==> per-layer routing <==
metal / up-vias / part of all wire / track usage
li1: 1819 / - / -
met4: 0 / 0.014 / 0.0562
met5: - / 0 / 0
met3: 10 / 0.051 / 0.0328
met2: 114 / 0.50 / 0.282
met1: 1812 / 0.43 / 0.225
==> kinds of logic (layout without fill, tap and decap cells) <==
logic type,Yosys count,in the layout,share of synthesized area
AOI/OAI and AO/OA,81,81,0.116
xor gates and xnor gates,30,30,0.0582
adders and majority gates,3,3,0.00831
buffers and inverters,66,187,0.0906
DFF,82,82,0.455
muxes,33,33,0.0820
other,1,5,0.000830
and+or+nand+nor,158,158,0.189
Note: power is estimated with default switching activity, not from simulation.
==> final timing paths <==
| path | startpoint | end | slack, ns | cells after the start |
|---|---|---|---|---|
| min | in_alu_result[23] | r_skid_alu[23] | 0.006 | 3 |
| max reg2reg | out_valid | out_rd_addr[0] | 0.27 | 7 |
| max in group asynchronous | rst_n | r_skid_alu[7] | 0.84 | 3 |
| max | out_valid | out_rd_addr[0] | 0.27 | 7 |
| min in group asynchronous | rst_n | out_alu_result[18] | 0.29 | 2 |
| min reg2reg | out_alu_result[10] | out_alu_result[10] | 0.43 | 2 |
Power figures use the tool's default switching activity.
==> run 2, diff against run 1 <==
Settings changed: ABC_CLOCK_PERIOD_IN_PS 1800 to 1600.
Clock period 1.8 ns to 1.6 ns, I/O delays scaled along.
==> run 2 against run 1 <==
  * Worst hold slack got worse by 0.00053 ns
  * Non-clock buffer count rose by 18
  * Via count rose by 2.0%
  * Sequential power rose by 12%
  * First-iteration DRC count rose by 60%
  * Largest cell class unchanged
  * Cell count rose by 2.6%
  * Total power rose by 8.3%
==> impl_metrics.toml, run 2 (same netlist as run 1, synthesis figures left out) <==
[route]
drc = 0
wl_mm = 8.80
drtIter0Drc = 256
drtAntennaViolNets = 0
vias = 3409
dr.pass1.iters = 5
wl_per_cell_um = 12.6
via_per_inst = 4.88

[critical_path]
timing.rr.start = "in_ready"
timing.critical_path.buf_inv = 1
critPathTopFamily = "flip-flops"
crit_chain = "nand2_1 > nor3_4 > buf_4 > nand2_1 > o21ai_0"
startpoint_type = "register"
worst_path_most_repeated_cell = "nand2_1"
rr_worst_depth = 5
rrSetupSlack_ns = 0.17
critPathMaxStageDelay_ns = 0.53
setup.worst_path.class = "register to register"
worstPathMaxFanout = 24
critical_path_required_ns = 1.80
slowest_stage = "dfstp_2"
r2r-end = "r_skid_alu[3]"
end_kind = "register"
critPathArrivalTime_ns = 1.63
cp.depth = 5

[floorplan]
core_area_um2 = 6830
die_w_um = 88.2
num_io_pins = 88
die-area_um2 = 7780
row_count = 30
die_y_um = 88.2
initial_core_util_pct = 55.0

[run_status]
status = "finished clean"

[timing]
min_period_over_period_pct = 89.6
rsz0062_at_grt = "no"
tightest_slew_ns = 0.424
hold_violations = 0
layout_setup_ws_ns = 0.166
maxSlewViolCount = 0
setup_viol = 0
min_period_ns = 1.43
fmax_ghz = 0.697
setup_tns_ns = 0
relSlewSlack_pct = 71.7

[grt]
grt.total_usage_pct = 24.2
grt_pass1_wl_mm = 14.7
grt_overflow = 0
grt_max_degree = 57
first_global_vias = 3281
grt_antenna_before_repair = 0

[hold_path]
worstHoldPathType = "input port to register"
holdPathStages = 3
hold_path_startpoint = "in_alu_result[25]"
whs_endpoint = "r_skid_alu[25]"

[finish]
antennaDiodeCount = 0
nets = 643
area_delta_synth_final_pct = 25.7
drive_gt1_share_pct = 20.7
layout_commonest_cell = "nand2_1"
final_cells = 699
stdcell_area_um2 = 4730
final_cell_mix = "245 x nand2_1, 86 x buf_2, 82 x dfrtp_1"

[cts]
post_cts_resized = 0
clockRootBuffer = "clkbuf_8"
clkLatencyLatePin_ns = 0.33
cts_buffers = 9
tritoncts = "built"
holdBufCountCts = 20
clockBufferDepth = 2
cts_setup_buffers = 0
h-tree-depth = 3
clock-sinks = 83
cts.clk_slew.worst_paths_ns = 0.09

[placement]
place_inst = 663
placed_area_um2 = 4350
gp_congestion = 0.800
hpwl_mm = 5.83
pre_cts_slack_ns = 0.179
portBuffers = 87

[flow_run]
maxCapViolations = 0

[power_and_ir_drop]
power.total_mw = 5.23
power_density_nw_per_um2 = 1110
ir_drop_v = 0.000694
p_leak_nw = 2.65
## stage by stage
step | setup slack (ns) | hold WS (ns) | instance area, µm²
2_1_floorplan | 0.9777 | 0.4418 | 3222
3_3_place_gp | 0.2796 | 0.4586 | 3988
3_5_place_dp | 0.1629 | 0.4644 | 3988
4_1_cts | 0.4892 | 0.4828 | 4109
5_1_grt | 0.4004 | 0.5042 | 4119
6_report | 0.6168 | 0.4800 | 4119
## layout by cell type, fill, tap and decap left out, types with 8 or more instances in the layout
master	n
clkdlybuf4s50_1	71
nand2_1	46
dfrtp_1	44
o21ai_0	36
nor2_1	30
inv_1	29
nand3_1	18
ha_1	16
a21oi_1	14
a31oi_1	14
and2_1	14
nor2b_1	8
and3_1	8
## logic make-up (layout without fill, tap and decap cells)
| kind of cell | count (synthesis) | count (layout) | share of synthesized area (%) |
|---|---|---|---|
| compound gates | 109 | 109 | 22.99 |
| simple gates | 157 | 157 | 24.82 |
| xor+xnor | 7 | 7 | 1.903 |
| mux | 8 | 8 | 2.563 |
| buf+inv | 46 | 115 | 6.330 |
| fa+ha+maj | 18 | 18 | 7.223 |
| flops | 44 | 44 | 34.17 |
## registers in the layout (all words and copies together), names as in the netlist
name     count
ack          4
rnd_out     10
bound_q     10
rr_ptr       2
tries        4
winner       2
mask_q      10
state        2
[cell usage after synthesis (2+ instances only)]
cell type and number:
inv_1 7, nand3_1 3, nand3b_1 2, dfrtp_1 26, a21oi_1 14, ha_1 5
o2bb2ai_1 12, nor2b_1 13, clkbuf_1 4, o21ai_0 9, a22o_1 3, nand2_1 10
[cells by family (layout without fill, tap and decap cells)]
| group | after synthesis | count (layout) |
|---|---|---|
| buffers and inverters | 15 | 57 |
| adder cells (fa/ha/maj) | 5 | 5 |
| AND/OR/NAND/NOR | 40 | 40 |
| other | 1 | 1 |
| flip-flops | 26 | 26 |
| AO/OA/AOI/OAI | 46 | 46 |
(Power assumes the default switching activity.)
[config.mk]
export PLATFORM = sky130hd
export DESIGN_NAME = joy_db15_cond
export DESIGN_NICKNAME = d
export VERILOG_FILES = /design/src/rtl/joy_pkg.sv /design/src/rtl/joy_debounce.sv /design/src/rtl/joy_db15_cond.sv
export SDC_FILE = /design/constraint.sdc
export NUM_CORES = 1
export LEC_CHECK = 0
export CAP_MARGIN = 0
export CELL_PAD_IN_SITES_DETAIL_PLACEMENT = 0
export CELL_PAD_IN_SITES_GLOBAL_PLACEMENT = 1
export CORE_MARGIN = 5
export CORE_UTILIZATION = 47
export CTS_CLUSTER_SIZE = 20
export DETAILED_ROUTE_END_ITERATION = 10
export HOLD_SLACK_MARGIN = 0.03
export PLACE_DENSITY = 0.83
export SLEW_MARGIN = 30
export SYNTH_ARGS = -nofsm -noshare
export SYNTH_HDL_FRONTEND = slang
export SYNTH_HIERARCHICAL = 1
export SYNTH_SLANG_ARGS = --single-unit
[constraint.sdc]
create_clock -name clk -period 11.55 [get_ports clk]
set_input_delay 2.31 -clock clk [delete_from_list [all_inputs] [get_ports clk]]
set_output_delay 2.31 -clock clk [all_outputs]
set_load 0.05 [all_outputs]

--------

→ **WHAT TO DO**: Lines of the listing above that hold the string "group" should each be copied.

→ **ANSWER TO THE PROBLEM**:
| max in group asynchronous | rst_n | r_skid_alu[7] | 0.84 | 3 |
| min in group asynchronous | rst_n | out_alu_result[18] | 0.29 | 2 |
| group | after synthesis | count (layout) |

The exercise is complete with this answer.